When asked about vocal care, “Hamilton” star Renée Elise Goldsberry says, “You just have to know your body.” The Tony Award–winning actor, like most Broadway stars, has more than a few tricks up her sleeve: “I’ll take a shot of apple cider vinegar before I go to bed or if I feel like something’s going on with my throat. And I do those wellness formulas, a couple dollops in water, just to try to keep healthy. A little ginger sometimes—but that’s only when I feel like something’s going wrong.”
The various remedies, formulas, and potions used by Broadway’s best are part and parcel of their top advice: know your instrument. It takes guts and stamina to perform on New York’s biggest stages eight times a week, but more important, it takes self-awareness. Vocal cords are subject to a myriad of variables—overuse versus underuse, air quality, how they’re feeling in a given moment on a given day—and staying mindful will help singers eat and drink what they need.
Three-time Tony nominee Christopher Fitzgerald, currently starring in “Waitress,” says certain vocal curatives suit certain roles—particularly ones that involve shouting. “It really depends on the show for me,” Fitzgerald explains. “It’s about being aware, finding that balance of awareness about yourself. Because it’s going to be taxing. You have to figure out how to repeat that eight times a week. That’s going to be your responsibility and yours only.”
“Everyone’s instrument is different,” says Broadway actor, singer-songwriter, and voice coach Kacie Sheik. Her young students at Broadway Artists Alliance, she explains, learn every day which “potions or mixtures” fit their voices and which don’t. “What works for one might not be the best case for someone else. It’s best to expand and try different things.”
What sort of things should singers try? “I love a good ginger-lemon-honey mixture in a tea—I like a light caffeine, like green tea—and you can sort of mix your own,” Sheik says. “Honey, lemon, ginger: those are bankable.” Many Broadway singers deploy lozenges, she says. “The community loves Grether’s, and there’s a sugar-free option, which is great. Ricola is good. Slippery elm is a great one.”

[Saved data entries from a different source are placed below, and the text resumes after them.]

What follows belongs to an exercise in optimizing a design on an open flow for a short achievable clock period and few clock cycles per item; a production flow would make more cautious choices. The clock input has no modelled driver; a real chip could not lean on it and would need a root buffer or a full tree. No activity file was given, so power comes from the tool's default toggle rates.

run 1:
## gfe
module gfe (
    input  wire        clk,
    input  wire        rst,           
    input  wire        cfg_mode,      
    input  wire [3:0]  cfg_base_col,  
    input  wire        in_valid,
    output wire        in_ready,
    input  wire [7:0]  in_data,
    output wire        out_valid,
    input  wire        out_ready,
    output wire [7:0]  out_data,
    input  wire        stat_rd,
    input  wire [7:0]  stat_addr,
    output reg         stat_rvalid,
    output reg  [31:0] stat_rdata
);
    localparam [2:0] S_LISTEN = 3'd0,
                     S_ACCUM  = 3'd1,
                     S_RENDER = 3'd2,
                     S_ACK    = 3'd3,
                     S_DIAG   = 3'd4,
                     S_FAULT  = 3'd5;
    localparam [3:0] C_EOF_AT_BOUNDARY = 4'd1,
                     C_EOF_MID_FRAME   = 4'd2,
                     C_RX_OVERRUN      = 4'd3,
                     C_NET_READ_ERROR  = 4'd4,
                     C_ACK_WRITE_ERROR = 4'd5,
                     C_DISPLAY_ERROR   = 4'd6,
                     C_PROTOCOL        = 4'd7;
    localparam [7:0] T_NET_ACCEPT   = 8'h10,
                     T_NET_READ     = 8'h11,
                     T_NET_WRITE    = 8'h12,
                     T_DISP_CLEAR   = 8'h20,
                     T_DISP_TEXT    = 8'h21,
                     T_DISP_LOAD    = 8'h22,
                     T_DISP_CURSOR  = 8'h23,
                     T_DISP_CHAR    = 8'h24;
    localparam [7:0] T_NET_ACCEPTED = 8'h18,
                     T_NET_DATA     = 8'h19,
                     T_NET_READ_ERR = 8'h1A,
                     T_NET_WR_DONE  = 8'h1B,
                     T_NET_WR_ERR   = 8'h1C,
                     T_DISP_OK      = 8'h28,
                     T_DISP_ERR     = 8'h29;
  ...
For scale: about 2400 cells after synthesis, about 850 flip-flops, about 69 I/O pins, ~32000 um^2 of cells after synthesis.
==> module gfe_hs, before the edit <==
module gfe_hs (
    input  wire        in_valid,
    input  wire [7:0]  in_data,
    input  wire        out_ready,
    input  wire        rdy,         
    input  wire        ov,          
    input  wire        more,        
    input  wire        t_listen,    
    input  wire        t_render,    
    input  wire        t_diag_go,   
    input  wire        t_ack,       
    input  wire        nx_tag,      
    input  wire        nx_len,      
    input  wire        d_end,       
    input  wire        d_go,        
    output wire        fire,        
    output wire        ov_d,        
    output wire        rdy_d,       
    output wire        load_d       
);
    wire i18   = (in_data == 8'h18);
    wire i19   = (in_data == 8'h19);
    wire i1b   = (in_data == 8'h1B);
    wire i2829 = (in_data[7:1] == 7'h14);
    wire i28   = i2829 && !in_data[0];
    wire i00   = (in_data == 8'h00);
    assign fire = in_valid && rdy;
    wire m_ok  = (i18 && t_listen) || (i28 && (t_render || t_diag_go)) || (i1b && t_ack) || d_go;
    wire m_go  = m_ok || (i2829 && t_render);
    wire m_end = (nx_tag && !i19) || (nx_len && i00) || d_end;
    wire done  = out_ready && !more;    
    assign load_d = fire && m_ok;
    assign ov_d   = ov ? !done : (fire && m_go);
    assign rdy_d  = !(fire && m_end) && (!ov || done);
endmodule
Background: an optimization exercise with open tools, aiming at small area, a short achievable clock period and few clock cycles. Do not read the settings as production practice.
Only simulation tests tie the RTL to the original design; equivalence was not proved.

$ cat flow/run.sh
#!/bin/bash
# synth_recipe.tcl (not shown) runs the flow's synth.tcl, then flattens the netlist and writes it again
# the make line also repeats each setting of config.mk as NAME=value (left out here)
make -C /OpenROAD-flow-scripts/flow DESIGN_CONFIG=/design/flow/config.mk WORK_HOME=/design/flow/orfs CLKGATE_MAP_FILE= SYNTH_SCRIPT=/design/flow/synth_recipe.tcl finish
$ cat flow/config.mk
export PLATFORM = sky130hd
export DESIGN_NAME = rs_codec
export DESIGN_NICKNAME = rs_codec
export VERILOG_FILES = /design/flow/design.v
export SDC_FILE = /design/flow/constraint.sdc
export NUM_CORES = 4
export LEC_CHECK = 0
export CAP_MARGIN = 20
export CORE_MARGIN = 2
export CORE_UTILIZATION = 40
export SETUP_SLACK_MARGIN = 5
export SLEW_MARGIN = 20
$ cat flow/constraint.sdc
create_clock -name core_clock -period 10.0 [get_ports {clk}]
set_input_delay 2.0000 -clock core_clock [delete_from_list [all_inputs] [get_ports {clk}]]
set_output_delay 2.0000 -clock core_clock [all_outputs]
set_load 0.01 [all_outputs]
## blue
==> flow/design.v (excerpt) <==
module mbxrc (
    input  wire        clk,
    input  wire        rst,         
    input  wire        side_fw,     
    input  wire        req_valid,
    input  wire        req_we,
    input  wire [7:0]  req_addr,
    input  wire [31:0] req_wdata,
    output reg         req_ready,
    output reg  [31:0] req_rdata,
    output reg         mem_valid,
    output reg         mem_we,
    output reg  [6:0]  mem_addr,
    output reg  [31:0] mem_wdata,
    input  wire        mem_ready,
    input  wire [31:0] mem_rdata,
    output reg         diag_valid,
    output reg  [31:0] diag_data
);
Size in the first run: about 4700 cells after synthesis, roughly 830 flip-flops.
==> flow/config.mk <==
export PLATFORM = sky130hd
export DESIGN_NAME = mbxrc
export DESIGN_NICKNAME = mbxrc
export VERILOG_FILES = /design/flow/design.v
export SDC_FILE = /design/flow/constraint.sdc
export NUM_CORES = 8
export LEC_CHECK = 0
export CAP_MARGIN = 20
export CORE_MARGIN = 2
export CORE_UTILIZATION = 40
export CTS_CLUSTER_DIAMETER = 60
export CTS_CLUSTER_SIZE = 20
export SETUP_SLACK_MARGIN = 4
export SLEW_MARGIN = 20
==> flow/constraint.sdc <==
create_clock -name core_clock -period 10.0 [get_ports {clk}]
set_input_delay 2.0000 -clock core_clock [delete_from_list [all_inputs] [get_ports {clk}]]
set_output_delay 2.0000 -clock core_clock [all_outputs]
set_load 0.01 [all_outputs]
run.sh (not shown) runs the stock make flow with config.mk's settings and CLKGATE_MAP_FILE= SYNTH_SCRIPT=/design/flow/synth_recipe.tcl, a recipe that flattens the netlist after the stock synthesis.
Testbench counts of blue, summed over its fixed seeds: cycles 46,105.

Saycon Sengbloh, a Tony nominee for last season’s “Eclipsed,” drank so much slippery elm tea growing up doing theater that she can’t stomach it anymore. “I got to this point where I hate slippery elm tea,” she says with a laugh. “A lot of people drink it, there’s nothing wrong with it.” During Broadway’s “Fela!,” Sengbloh learned a secret from co-star Lillias White: “A little ginger and pineapple. She’d be back there, slicing pineapples! Something about it is anti-inflammatory.”
If there’s one thing every Broadway actor can agree on, it’s water. “My potion is vocal rest and water,” says Sengbloh. “I have a really cute, chic humidifier.” Goldsberry and Fitzgerald guzzle water before and after each show as well. “Drinking water and steam therapy is excellent for warming up,” advises Sheik. “Personal steamers you can buy even at drugstores.” She also steams during showers, using natural oils including eucalyptus.

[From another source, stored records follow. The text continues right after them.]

This is an optimization exercise on Yosys and OpenROAD, whose aim is a short achievable clock period and few clock cycles, not a production implementation. In this exercise RTL edits were held to simulation tests only and were not proved equivalent to the original. Power figures rest on the tool's default switching activity, not on a simulated workload.

==> design.v <==
module ssq_chunkenc (
    input  wire        clk,
    input  wire        rst,
    input  wire        in_valid,
    output reg         in_ready,
    input  wire [7:0]  in_data,
    input  wire        in_last,
    output reg         out_valid,
    input  wire        out_ready,
    output reg  [7:0]  out_data,
    output reg         out_last,
    output reg  [15:0] out_sym_len,
    output reg  [2:0]  out_chunk_pad,
    output reg  [15:0] out_total,
    output reg  [15:0] out_conv
);
    localparam DDEPTH = 24;         
    localparam EDEPTH = 5;          
    localparam DTH    = 3;          
    localparam MTH    = EDEPTH - 3; 
    integer i, j;
    reg        v1, l1;
    reg [7:0]  d1;
    wire       in_fire = in_valid && in_ready;
    always @(posedge clk) begin
        v1 <= !rst && in_fire;
        d1 <= in_data;
        l1 <= in_last;
    end
    reg        v2, l2, f2;
    reg [7:0]  b2;
    reg        pr2, hi2, lin2, lt75_2;
    reg [7:0]  a48_2, m27_2, ctl2;
    reg [4:0]  ph2;       
    reg [4:0]  ph_s;      
    reg        first_s;   
    reg [7:0]  ctl_c;
    always @(*) begin
        if (d1[6])
            ctl_c = 8'd68;                  
        else
            case (d1[4:0])
                5'd0:   ctl_c = 8'd48;      
                5'd1:   ctl_c = 8'd49;      
                5'd2:   ctl_c = 8'd50;      
                5'd3:   ctl_c = 8'd51;      
                5'd4:   ctl_c = 8'd52;      
                5'd5:   ctl_c = 8'd53;      
                5'd6:   ctl_c = 8'd54;      
                5'd7:   ctl_c = 8'd55;      
                5'd8:   ctl_c = 8'd56;      
                5'd9:   ctl_c = 8'd57;      
                5'd10:  ctl_c = 8'd32;      
                5'd11:  ctl_c = 8'd118;     
                5'd12:  ctl_c = 8'd102;     
                5'd13:  ctl_c = 8'd114;     
                5'd14:  ctl_c = 8'd83;      
                5'd15:  ctl_c = 8'd73;      
                default: ctl_c = 8'd69;     
            endcase
    end
    always @(posedge clk) begin
        b2     <= d1;
        pr2    <= (d1 >= 8'd32) && (d1 <= 8'd126);
        hi2    <= d1[7];
        lin2   <= ((d1 >= 8'd16) && (d1 <= 8'd26)) || ((d1 >= 8'd28) && (d1 <= 8'd31));
        lt75_2 <= d1[6:0] < 7'd75;
        a48_2  <= {1'b0, d1[6:0]} + 8'd48;      
        m27_2  <= {1'b0, d1[6:0]} - 8'd27;      
        ctl2   <= ctl_c;
        l2     <= l1;
        ph2    <= ph_s;
        f2     <= first_s;
        if (rst) begin
            v2      <= 1'b0;
            ph_s    <= 5'b00001;
            first_s <= 1'b1;
        end else begin
            v2 <= v1;
            if (v1) begin
                first_s <= l1;
                if (l1)
                    ph_s <= 5'b00001;
                else                        
                    ph_s <= {ph_s[1:0], ph_s[4:2]};
            end
        end
    end
    reg        v3, l3, c3, f3;
    reg [7:0]  n3;
    reg [4:0]  ph3;
    always @(posedge clk) begin
        if (pr2)
            n3 <= b2;
        else if (hi2)
            n3 <= lt75_2 ? a48_2 : m27_2;
        else if (lin2)
            n3 <= b2 + 8'd64;                   
        else
            n3 <= ctl2;
        c3  <= !pr2;
        l3  <= l2;
        f3  <= f2;
        ph3 <= ph2;
        v3  <= !rst && v2;
    end
    reg [7:0]  prevn;     
    reg        v4, l4, c4, f4;
    reg [7:0]  b4;
    reg [8:0]  keep4;
    reg [2:0]  pad4;
    wire [11:0] w = {prevn[3:0], n3};    
    wire [8:0]  keep_ph [0:4];
    genvar gp, gj, gi;
    generate
        for (gp = 0; gp < 5; gp = gp + 1) begin : g_ph
            wire [8:0] sp;               
            for (gj = 0; gj < 8; gj = gj + 1) begin : g_bit
                localparam integer CP = (gp + gj) % 5;    
                wire [11:0] earlier;
                for (gi = 0; gi < 12; gi = gi + 1) begin : g_e
                    assign earlier[gi] = (7 - gi >= gj - CP) && (7 - gi <= gj - 2) ? w[gi] : 1'b0;
                end
                if (CP >= 2) begin : g_sp
                    assign sp[gj] = w[7 - gj] && !w[8 - gj] && (|earlier);
                end else begin : g_nosp
                    assign sp[gj] = 1'b0;
                end
            end
            assign sp[8] = 1'b0;
            for (gj = 0; gj < 8; gj = gj + 1) begin : g_keep
                assign keep_ph[gp][7 - gj] = w[7 - gj] || sp[gj + 1];
            end
            assign keep_ph[gp][8] = sp[0];
        end
    endgenerate
    wire [8:0] keep_c = ({9{ph3[0]}} & keep_ph[0]) | ({9{ph3[1]}} & keep_ph[1]) |
                        ({9{ph3[2]}} & keep_ph[2]) | ({9{ph3[3]}} & keep_ph[3]) |
                        ({9{ph3[4]}} & keep_ph[4]);
    always @(posedge clk) begin
        if (v3)
            prevn <= n3;
        b4    <= n3;
        keep4 <= keep_c;
        l4    <= l3;
        c4    <= c3;
        f4    <= f3;
        pad4  <= {ph3[3], ph3[0] | ph3[4], ph3[1] | ph3[4]};
        v4    <= !rst && v3;
    end
    reg        v5, l5, c5, f5;
    reg [4:0]  symA5, thA5;
    reg [3:0]  symB5, thB5;
    reg [2:0]  pad5;
    reg [4:0]  symA_c, thA;
    reg [3:0]  symB_c, thB;
    reg [4:0]  kA, bA;
    reg [3:0]  kB, bB;
    always @(*) begin
        kA = {keep4[8], keep4[7:4]};       
        bA = {1'b0, b4[7:4]};
        symA_c = 5'd0;
        thA = 5'd0;
        for (j = 0; j < 5; j = j + 1) begin
            for (i = 0; i < 5; i = i + 1)
                if (bA[4 - j] && (i == 0 || thA[i - 1]) && !thA[i])
                    symA_c[4 - i] = 1'b1;
            if (kA[4 - j])
                thA = {thA[3:0], 1'b1};
        end
        kB = keep4[3:0];
        bB = b4[3:0];
        symB_c = 4'd0;
        thB = 4'd0;
        for (j = 0; j < 4; j = j + 1) begin
            for (i = 0; i < 4; i = i + 1)
                if (bB[3 - j] && (i == 0 || thB[i - 1]) && !thB[i])
                    symB_c[3 - i] = 1'b1;
            if (kB[3 - j])
                thB = {thB[2:0], 1'b1};
        end
    end
    always @(posedge clk) begin
        symA5 <= symA_c;
        symB5 <= symB_c;
        thA5  <= thA;
        thB5  <= thB;
        l5    <= l4;
        c5    <= c4;
        f5    <= f4;
        pad5  <= pad4;
        v5    <= !rst && v4;
    end
    reg        v6, l6, c6, f6;
    reg [8:0]  sym6;
    reg [9:0]  t6;        
    reg [2:0]  pad6;
    wire [5:0] ohA = {thA5, 1'b1} & ~{1'b0, thA5};
    wire [4:0] ohB = {thB5, 1'b1} & ~{1'b0, thB5};
    reg  [8:0] sym_c;
    reg  [9:0] t_c;
    always @(*) begin
        sym_c = {symA5, 4'd0};
        for (i = 0; i < 6; i = i + 1)
            if (ohA[i])
                sym_c = sym_c | ({symB5, 5'd0} >> i);
        t_c = 10'd0;
        for (i = 0; i < 6; i = i + 1)
            for (j = 0; j < 5; j = j + 1)
                if (ohA[i] && ohB[j])
                    t_c[i + j] = 1'b1;
    end
    always @(posedge clk) begin
        sym6 <= sym_c;
        t6   <= t_c;
        l6   <= l5;
        c6   <= c5;
        f6   <= f5;
        pad6 <= pad5;
        v6   <= !rst && v5;
    end
    reg        v7, l7, c7, f7;
    reg [15:0] sh7;       
    reg [3:0]  t7;        
    reg [2:0]  pad7;
    reg        ge8_7, eq16_7, gt8_7;
    reg [7:0]  pos_s;     
    reg [16:0] q_c;       
    reg [7:0]  posn_c;
    reg [15:0] sh_c;
    always @(*) begin
        q_c = 17'd0;
        for (i = 0; i < 8; i = i + 1)
            for (j = 1; j < 10; j = j + 1)
                if (pos_s[i] && t6[j])
                    q_c[i + j] = 1'b1;
        for (i = 0; i < 8; i = i + 1)
            posn_c[i] = q_c[i] || q_c[i + 8] || (i == 0 && q_c[16]);
        sh_c = 16'd0;
        for (i = 0; i < 8; i = i + 1)
            if (pos_s[i])
                sh_c = sh_c | ({sym6, 7'd0} >> i);
    end
    always @(posedge clk) begin
        sh7    <= sh_c;
        t7     <= {t6[8] | t6[9],
                   t6[4] | t6[5] | t6[6] | t6[7],
                   t6[2] | t6[3] | t6[6] | t6[7],
                   t6[1] | t6[3] | t6[5] | t6[7] | t6[9]};
        l7     <= l6;
        c7     <= c6;
        f7     <= f6;
        pad7   <= pad6;
        ge8_7  <= |q_c[16:8];
        gt8_7  <= |q_c[16:9];
        eq16_7 <= q_c[16];
        if (rst) begin
            v7    <= 1'b0;
            pos_s <= 8'd1;
        end else begin
            v7 <= v6;
            if (v6)
                pos_s <= l6 ? 8'd1 : posn_c;
        end
    end
    reg [7:0]  acc;
    reg        v8, l8, f8, w0_8, w1_8;
    reg [7:0]  d0_8, d1_8;
    reg [2:0]  pad8;
    reg [3:0]  sym_lo, tot_lo, conv_lo;
    reg        sym_cy8, tot_cy8, conv_cy8;
    wire [15:0] win = {acc, 8'd0} | sh7;
    wire [3:0]  sym_lo0  = f7 ? 4'd0 : sym_lo;
    wire [3:0]  tot_lo0  = f7 ? 4'd0 : tot_lo;
    wire [3:0]  conv_lo0 = f7 ? 4'd0 : conv_lo;
    wire [4:0]  sym_lo_n  = add4(sym_lo0, t7);
    wire [4:0]  tot_lo_n  = inc4(tot_lo0, 1'b1);
    wire [4:0]  conv_lo_n = inc4(conv_lo0, c7);
    function [4:0] add4;
        input [3:0] a, b;
        reg   [3:0] g, p;
        reg   [4:0] c;
        begin
            g = a & b;
            p = a ^ b;
            c[0] = 1'b0;
            c[1] = g[0];
            c[2] = g[1] | (p[1] & g[0]);
            c[3] = g[2] | (p[2] & g[1]) | (p[2] & p[1] & g[0]);
            c[4] = g[3] | (p[3] & g[2]) | (p[3] & p[2] & g[1]) | (p[3] & p[2] & p[1] & g[0]);
            add4 = {c[4], p ^ c[3:0]};
        end
    endfunction
    function [4:0] inc4;
        input [3:0] a;
        input       ci;
        begin
            inc4 = {ci & (&a[3:0]),
                    a[3] ^ (ci & (&a[2:0])),
                    a[2] ^ (ci & (&a[1:0])),
                    a[1] ^ (ci & a[0]),
                    a[0] ^ ci};
        end
    endfunction
    function [11:0] inc12;
        input [11:0] a;
        input        ci;
        integer      k;
        begin
            for (k = 0; k < 12; k = k + 1)
                inc12[k] = a[k] ^ (ci & ((a & ((12'd1 << k) - 12'd1)) == ((12'd1 << k) - 12'd1)));
        end
    endfunction
    always @(posedge clk) begin
        d0_8 <= win[15:8];
        d1_8 <= win[7:0];
        w0_8 <= ge8_7 || l7;
        w1_8 <= eq16_7 || (l7 && gt8_7);
        l8   <= l7;
        f8   <= f7;
        pad8 <= pad7;
        sym_cy8  <= sym_lo_n[4];
        tot_cy8  <= tot_lo_n[4];
        conv_cy8 <= conv_lo_n[4];
        if (rst) begin
            v8  <= 1'b0;
            acc <= 8'd0;
        end else begin
            v8 <= v7;
            if (v7)
                acc <= (l7 || eq16_7) ? 8'd0 : (ge8_7 ? win[7:0] : win[15:8]);
        end
        if (v7) begin
            sym_lo  <= sym_lo_n[3:0];
            tot_lo  <= tot_lo_n[3:0];
            conv_lo <= conv_lo_n[3:0];
        end
    end
    reg        v9, l9;
    reg [2:0]  pad9;
    reg [3:0]  sym_lo9, tot_lo9, conv_lo9;
    reg [11:0] sym_hi, tot_hi, conv_hi;
    always @(posedge clk) begin
        sym_lo9  <= sym_lo;
        tot_lo9  <= tot_lo;
        conv_lo9 <= conv_lo;
        pad9     <= pad8;
        l9       <= l8;
        v9       <= !rst && v8;
        if (v8) begin
            sym_hi  <= inc12(f8 ? 12'd0 : sym_hi,  sym_cy8);
            tot_hi  <= inc12(f8 ? 12'd0 : tot_hi,  tot_cy8);
            conv_hi <= inc12(f8 ? 12'd0 : conv_hi, conv_cy8);
        end
    end
    reg [8:0]        dmem [0:DDEPTH-1];   
    reg [DDEPTH-1:0] wpa;                 
    reg [DDEPTH-1:0] wp;                  
    reg [DDEPTH-1:0] we0, we1;            
    reg [DDEPTH-1:0] rp;                  
    reg [DDEPTH-1:0] dcnt;                
    reg [50:0]       emem [0:EDEPTH-1];   
    reg [EDEPTH-1:0] ewp, erp;
    reg [EDEPTH-1:0] ewe;                 
    reg [3:0]        mcnt;                
    wire dw0 = v8 && w0_8;
    wire dw1 = v8 && w1_8;
    wire w0_7 = v7 && (ge8_7 || l7);
    wire w1_7 = v7 && (eq16_7 || (l7 && gt8_7));
    wire [DDEPTH-1:0] rpm1 = {rp[0], rp[DDEPTH-1:1]};
    reg  [8:0]  dhead, dprev;
    reg  [50:0] ehead;
    always @(*) begin
        dhead = 9'd0;
        dprev = 9'd0;
        for (i = 0; i < DDEPTH; i = i + 1) begin
            dhead = dhead | (dmem[i] & {9{rp[i]}});
            dprev = dprev | (dmem[i] & {9{rpm1[i]}});
        end
        ehead = 51'd0;
        for (i = 0; i < EDEPTH; i = i + 1)
            ehead = ehead | (emem[i] & {51{erp[i]}});
    end
    reg  out_tag;
    wire dne      = |(wp & ~rp);          
    wire next_end = out_valid && !out_last && out_tag;
    wire load     = !out_valid || out_ready;
    wire pop      = load && !next_end && dne;
    wire end_done = out_valid && out_last && out_ready;
    reg        pop_r, end_done_r;
    wire       msg_in = v1 && l1;
    always @(posedge clk) begin
        for (i = 0; i < DDEPTH; i = i + 1) begin
            if (we0[i])
                dmem[i] <= {l8 && !w1_8, d0_8};
            else if (we1[i])
                dmem[i] <= {l8, d1_8};
        end
        for (i = 0; i < EDEPTH; i = i + 1)
            if (ewe[i])
                emem[i] <= {sym_hi, sym_lo9, pad9, tot_hi, tot_lo9, conv_hi, conv_lo9};
        {out_tag, out_data} <= load ? dhead : dprev;
        {out_sym_len, out_chunk_pad, out_total, out_conv} <= ehead;
        if (rst) begin
            wp        <= {{(DDEPTH-1){1'b0}}, 1'b1};
            wpa       <= {{(DDEPTH-1){1'b0}}, 1'b1};
            we0       <= {DDEPTH{1'b0}};
            we1       <= {DDEPTH{1'b0}};
            rp        <= {{(DDEPTH-1){1'b0}}, 1'b1};
            dcnt      <= {DDEPTH{1'b0}};
            ewp       <= {{(EDEPTH-1){1'b0}}, 1'b1};
            ewe       <= {EDEPTH{1'b0}};
            erp       <= {{(EDEPTH-1){1'b0}}, 1'b1};
            mcnt      <= 4'd0;
            pop_r     <= 1'b0;
            end_done_r <= 1'b0;
            out_valid <= 1'b0;
            out_last  <= 1'b0;
            in_ready  <= 1'b1;
        end else begin
            we0 <= w0_7 ? wpa : {DDEPTH{1'b0}};
            we1 <= w1_7 ? {wpa[DDEPTH-2:0], wpa[DDEPTH-1]} : {DDEPTH{1'b0}};
            if (w1_7)
                wpa <= {wpa[DDEPTH-3:0], wpa[DDEPTH-1:DDEPTH-2]};
            else if (w0_7)
                wpa <= {wpa[DDEPTH-2:0], wpa[DDEPTH-1]};
            wp <= wpa;
            if (pop)
                rp <= {rp[DDEPTH-2:0], rp[DDEPTH-1]};
            pop_r      <= pop;
            end_done_r <= end_done;
            case ({dw1, dw0, pop_r})
                3'b001:         dcnt <= {1'b0, dcnt[DDEPTH-1:1]};
                3'b010, 3'b111: dcnt <= {dcnt[DDEPTH-2:0], 1'b1};
                3'b110:         dcnt <= {dcnt[DDEPTH-3:0], 2'b11};
                default:        dcnt <= dcnt;
            endcase
            ewe <= (v8 && l8) ? ewp : {EDEPTH{1'b0}};
            if (v8 && l8)
                ewp <= {ewp[EDEPTH-2:0], ewp[EDEPTH-1]};
            if (end_done)
                erp <= {erp[EDEPTH-2:0], erp[EDEPTH-1]};
            mcnt <= mcnt + {3'd0, msg_in} - {3'd0, end_done_r};
            out_valid <= (out_valid && !out_ready) || next_end || dne;
            out_last  <= (out_valid && !out_ready && out_last) || (out_ready && next_end);
            in_ready  <= !dcnt[DTH] && (mcnt <= MTH);
        end
    end
endmodule
==> run.sh <==
#!/bin/bash
# synth_recipe.tcl (not shown) runs the flow's synth.tcl, then flattens the netlist and writes it again
# the make line also repeats each setting of config.mk as NAME=value (left out here)
make -C /OpenROAD-flow-scripts/flow DESIGN_CONFIG=/design/flow/config.mk WORK_HOME=/design/flow/orfs CLKGATE_MAP_FILE= SYNTH_SCRIPT=/design/flow/synth_recipe.tcl finish
==> config.mk <==
export PLATFORM = sky130hd
export DESIGN_NAME = ssq_chunkenc
export DESIGN_NICKNAME = ssq_chunkenc
export VERILOG_FILES = /design/flow/design.v
export SDC_FILE = /design/flow/constraint.sdc
export NUM_CORES = 4
export LEC_CHECK = 0
export ABC_CLOCK_PERIOD_IN_PS = 2000
export CAP_MARGIN = 20
export CORE_MARGIN = 2
export CORE_UTILIZATION = 40
export SETUP_SLACK_MARGIN = 4.4
export SLEW_MARGIN = 20
==> constraint.sdc <==
create_clock -name core_clock -period 6.5 [get_ports {clk}]
set_input_delay 1.3000 -clock core_clock [delete_from_list [all_inputs] [get_ports {clk}]]
set_output_delay 1.3000 -clock core_clock [all_outputs]
set_load 0.01 [all_outputs]
==> results.txt <==
cell families (layout without fill, tap and decap cells):
logic type                 after synthesis  in the layout
buffers and inverters                  303            374
DFF                                    991            991
and+or+nand+nor                        657            658
adders and majority gates               31             31
xor gates and xnor gates                52             52
muxes                                  227            227
AOI/OAI and AO/OA                      665            666
through the flow:
| stage | util (%) | hold WS (ns) | instances | instance area [sq um] | power (mW) |
|---|---|---|---|---|---|
| final | 46.1 | 0.325 | 4264 | 43600 | 13.9 |
| after global routing | 46.1 | 0.328 | 4264 | 43600 | 14.4 |
| after CTS | 45.9 | 0.325 | 4262 | 43500 | 14.0 |
| after detailed placement | 42.0 | 0.312 | 4064 | 39800 | 7.92 |
| after global placement | 42.0 | 0.314 | 4064 | 39800 | 7.89 |
| after floorplan | - | 0.310 | 2926 | 38100 | 7.63 |
layout make-up:
| class | instances | area (sq um) |
|---|---|---|
| Clock buffer | 138 | 2920 |
| Timing Repair Buffer | 124 | 1120 |
| Clock inverter | 52 | 658 |
| Multi-Input combinational cell | 1634 | 12000 |
| Inverter | 60 | 228 |
| Sequential cell | 991 | 25200 |
| Fill cell | 8354 | 51100 |
| Tap cell | 1265 | 1580 |
where the power goes:
| group | leakage (nW) | switching, mW | internal (mW) |
|---|---|---|---|
| clock network | 1.75 | 2.48 | 3.57 |
| registers | 8.53 | 0.358 | 6.76 |
| logic | 4.99 | 0.394 | 0.358 |
| total | 15.3 | 3.24 | 10.7 |
repair_timing:
| item | 4_1_cts | 5_1_grt |
|---|---|---|
| hold buffers | 0 | 0 |
| setup endpoints to repair | 185 | 130 |
| pin swaps | 1 | 3 |
| cloned | 2 | 0 |
| gates resized for setup | 335 | 34 |
| buffers inserted | 6 | 2 |
cells in the final DEF, fill, tap and decap left out, types with 42 or more instances in the layout:
cell type	netlist	layout
clkbuf_16	0	104
nor2_1	146	143
nand2b_1	83	82
inv_1	59	58
a22oi_1	257	257
dfxtp_1	468	414
and2_1	42	42
nand2_1	127	126
dfxtp_2	0	48
nand4_1	53	53
buf_4	3	44
nand3_1	49	49
edfxtp_1	523	523
a21oi_1	83	83
a222oi_1	105	105
nor2b_1	59	59
mux2_2	198	198
layer usage:
metal,track usage (%),wire length [um],vias up
li1,-,-,11100
met1,26.7,41300,12400
met2,33.5,48000,1282
met3,4.38,9360,315
met4,9.63,4630,2
met5,0,13,-
sequential cells by signal, summed over array words and instances, names as in the netlist, 24 cells and up, named ones only:
register and count:
dmem 216, we1 24, we0 24, dcnt 24
rp 24, wpa 24, emem 255, wp 24
worst max-delay path by stage:
| stage | startpoint | to | slack (ns) |
|---|---|---|---|
| 6_report | out_last | out_last | 4.02 |
| 5_1_grt | out_last | out_last | 3.99 |
| 4_1_cts | out_last | out_last | 3.98 |
| 3_5_place_dp | out_ready | rp[12] | 3.10 |
| 3_3_place_gp | out_ready | rp[1] | 3.15 |
| 2_1_floorplan | out_ready | rp[10] | 4.38 |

Eight shows a week means checking in with one’s instrument constantly. “You have to sort of ride your day if you’re on a show schedule,” says Sheik. “You have to warm up, get your mind, body, and voice working during the day—just enough to get ready for the performance.” Use voice teachers to help keep tabs on you, she adds. “I check in with my coach, whether I have a piece coming up or just a vocal checkup. After 15 years, Neal Tracy probably knows my voice as well as I do.”
Through trial and error, she says, performers can learn which recipes help keep their voices in shape. “You can sort of click back and think, What did I do, what was I drinking or not drinking? If you’re sensitive to dairy, maybe minimize it. If you’re sensitive to caffeine, cut coffee out. A happy heart has a happy voice!”